Stored dataset items:
/---
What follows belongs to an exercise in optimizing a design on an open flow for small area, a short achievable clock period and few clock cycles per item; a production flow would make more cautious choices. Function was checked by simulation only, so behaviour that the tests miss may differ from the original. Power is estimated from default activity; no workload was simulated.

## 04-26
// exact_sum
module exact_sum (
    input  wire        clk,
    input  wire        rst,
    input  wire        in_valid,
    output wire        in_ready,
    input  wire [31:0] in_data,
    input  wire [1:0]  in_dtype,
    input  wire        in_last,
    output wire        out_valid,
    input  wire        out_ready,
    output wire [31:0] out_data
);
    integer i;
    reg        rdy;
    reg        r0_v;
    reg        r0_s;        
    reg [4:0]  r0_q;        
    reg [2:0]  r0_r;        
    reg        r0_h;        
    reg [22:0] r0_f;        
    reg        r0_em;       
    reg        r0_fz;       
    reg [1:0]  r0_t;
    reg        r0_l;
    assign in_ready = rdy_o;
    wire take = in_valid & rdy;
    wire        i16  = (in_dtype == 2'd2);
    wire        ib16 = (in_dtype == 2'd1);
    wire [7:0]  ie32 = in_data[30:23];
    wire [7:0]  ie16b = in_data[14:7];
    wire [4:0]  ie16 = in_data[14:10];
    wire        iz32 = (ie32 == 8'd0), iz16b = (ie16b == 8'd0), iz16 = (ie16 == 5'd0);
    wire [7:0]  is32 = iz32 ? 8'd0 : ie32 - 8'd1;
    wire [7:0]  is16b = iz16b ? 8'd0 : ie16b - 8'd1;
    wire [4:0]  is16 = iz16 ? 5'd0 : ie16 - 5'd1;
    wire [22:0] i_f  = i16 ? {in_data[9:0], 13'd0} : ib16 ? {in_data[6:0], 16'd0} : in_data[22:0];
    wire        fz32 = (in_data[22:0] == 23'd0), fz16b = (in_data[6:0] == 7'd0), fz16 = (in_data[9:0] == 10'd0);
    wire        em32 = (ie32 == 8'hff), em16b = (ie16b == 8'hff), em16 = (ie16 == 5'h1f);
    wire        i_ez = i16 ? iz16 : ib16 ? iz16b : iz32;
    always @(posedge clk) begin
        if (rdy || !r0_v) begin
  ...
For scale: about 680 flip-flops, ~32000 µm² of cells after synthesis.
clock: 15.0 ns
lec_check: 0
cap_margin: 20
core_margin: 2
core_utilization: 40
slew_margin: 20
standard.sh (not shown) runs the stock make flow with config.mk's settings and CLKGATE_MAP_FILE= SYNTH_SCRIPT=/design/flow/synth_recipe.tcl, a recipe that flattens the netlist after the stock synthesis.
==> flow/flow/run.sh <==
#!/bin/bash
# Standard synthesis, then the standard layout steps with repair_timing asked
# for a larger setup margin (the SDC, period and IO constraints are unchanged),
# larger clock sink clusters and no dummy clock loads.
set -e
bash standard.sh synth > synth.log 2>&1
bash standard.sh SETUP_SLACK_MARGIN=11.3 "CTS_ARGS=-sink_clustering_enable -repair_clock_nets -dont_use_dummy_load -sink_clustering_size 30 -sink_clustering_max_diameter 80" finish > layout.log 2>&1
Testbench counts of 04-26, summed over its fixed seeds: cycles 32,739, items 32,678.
\---
Every single entry above has to be copied exactly.

* Answer section
What follows belongs to an exercise in optimizing a design on an open flow for small area, a short achievable clock period and few clock cycles per item; a production flow would make more cautious choices. Function was checked by simulation only, so behaviour that the tests miss may differ from the original. Power is estimated from default activity; no workload was simulated.

## 04-26
// exact_sum
module exact_sum (
    input  wire        clk,
    input  wire        rst,
    input  wire        in_valid,
    output wire        in_ready,
    input  wire [31:0] in_data,
    input  wire [1:0]  in_dtype,
    input  wire        in_last,
    output wire        out_valid,
    input  wire        out_ready,
    output wire [31:0] out_data
);
    integer i;
    reg        rdy;
    reg        r0_v;
    reg        r0_s;        
    reg [4:0]  r0_q;        
    reg [2:0]  r0_r;        
    reg        r0_h;        
    reg [22:0] r0_f;        
    reg        r0_em;       
    reg        r0_fz;       
    reg [1:0]  r0_t;
    reg        r0_l;
    assign in_ready = rdy_o;
    wire take = in_valid & rdy;
    wire        i16  = (in_dtype == 2'd2);
    wire        ib16 = (in_dtype == 2'd1);
    wire [7:0]  ie32 = in_data[30:23];
    wire [7:0]  ie16b = in_data[14:7];
    wire [4:0]  ie16 = in_data[14:10];
    wire        iz32 = (ie32 == 8'd0), iz16b = (ie16b == 8'd0), iz16 = (ie16 == 5'd0);
    wire [7:0]  is32 = iz32 ? 8'd0 : ie32 - 8'd1;
    wire [7:0]  is16b = iz16b ? 8'd0 : ie16b - 8'd1;
    wire [4:0]  is16 = iz16 ? 5'd0 : ie16 - 5'd1;
    wire [22:0] i_f  = i16 ? {in_data[9:0], 13'd0} : ib16 ? {in_data[6:0], 16'd0} : in_data[22:0];
    wire        fz32 = (in_data[22:0] == 23'd0), fz16b = (in_data[6:0] == 7'd0), fz16 = (in_data[9:0] == 10'd0);
    wire        em32 = (ie32 == 8'hff), em16b = (ie16b == 8'hff), em16 = (ie16 == 5'h1f);
    wire        i_ez = i16 ? iz16 : ib16 ? iz16b : iz32;
    always @(posedge clk) begin
        if (rdy || !r0_v) begin
  ...
For scale: about 680 flip-flops, ~32000 µm² of cells after synthesis.
clock: 15.0 ns
lec_check: 0
cap_margin: 20
core_margin: 2
core_utilization: 40
slew_margin: 20
standard.sh (not shown) runs the stock make flow with config.mk's settings and CLKGATE_MAP_FILE= SYNTH_SCRIPT=/design/flow/synth_recipe.tcl, a recipe that flattens the netlist after the stock synthesis.
==> flow/flow/run.sh <==
#!/bin/bash
# Standard synthesis, then the standard layout steps with repair_timing asked
# for a larger setup margin (the SDC, period and IO constraints are unchanged),
# larger clock sink clusters and no dummy clock loads.
set -e
bash standard.sh synth > synth.log 2>&1
bash standard.sh SETUP_SLACK_MARGIN=11.3 "CTS_ARGS=-sink_clustering_enable -repair_clock_nets -dont_use_dummy_load -sink_clustering_size 30 -sink_clustering_max_diameter 80" finish > layout.log 2>&1
Testbench counts of 04-26, summed over its fixed seeds: cycles 32,739, items 32,678.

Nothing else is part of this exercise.